Power for online A/B
Online A/B inherits the same logic with two differences. The pairing is rarely clean (users do not always see both arms), so the comparison is usually unpaired. The variance is usually larger due to clustering by user. Chatbot Arena reports model intervals from bootstrap on a sample-by-sample basis precisely because the underlying pairwise comparisons are noisy and the team wants the interval to reflect the actual signal 4. The same discipline applies to in-product A/B: design the comparison for the MDE that matters, and run it long enough.

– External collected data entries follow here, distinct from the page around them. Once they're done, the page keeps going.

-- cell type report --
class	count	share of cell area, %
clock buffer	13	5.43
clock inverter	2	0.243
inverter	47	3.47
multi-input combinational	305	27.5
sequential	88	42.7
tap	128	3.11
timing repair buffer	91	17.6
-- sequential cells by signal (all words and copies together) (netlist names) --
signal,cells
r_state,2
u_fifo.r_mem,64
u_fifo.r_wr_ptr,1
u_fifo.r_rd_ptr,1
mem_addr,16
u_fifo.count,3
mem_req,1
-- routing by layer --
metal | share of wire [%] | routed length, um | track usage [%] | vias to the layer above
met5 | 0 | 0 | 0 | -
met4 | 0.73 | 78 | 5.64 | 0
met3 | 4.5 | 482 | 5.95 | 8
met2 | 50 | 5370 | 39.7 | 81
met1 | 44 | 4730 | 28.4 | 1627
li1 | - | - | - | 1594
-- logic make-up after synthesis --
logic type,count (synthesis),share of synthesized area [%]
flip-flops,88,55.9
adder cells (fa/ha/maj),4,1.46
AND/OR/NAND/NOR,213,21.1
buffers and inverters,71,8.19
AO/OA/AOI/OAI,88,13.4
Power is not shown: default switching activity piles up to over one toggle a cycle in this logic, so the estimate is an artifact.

The flywheel framing makes the same point at the program level: eval programs that under-invest in power produce shipping decisions that look statistical but are not 5.
What to do this week
- For each release-gated metric, write the MDE on the spec. The number is a product decision; argue it with whoever owns the product.
- Compute the required N for each metric at 80% power, alpha 0.05. If the eval set is smaller, treat that as a known underpowered state, not as something you can wish away.
- Run a pilot of fifty paired inputs to estimate the discordant-pair rate or the standard deviation of the difference. Plug it into the design.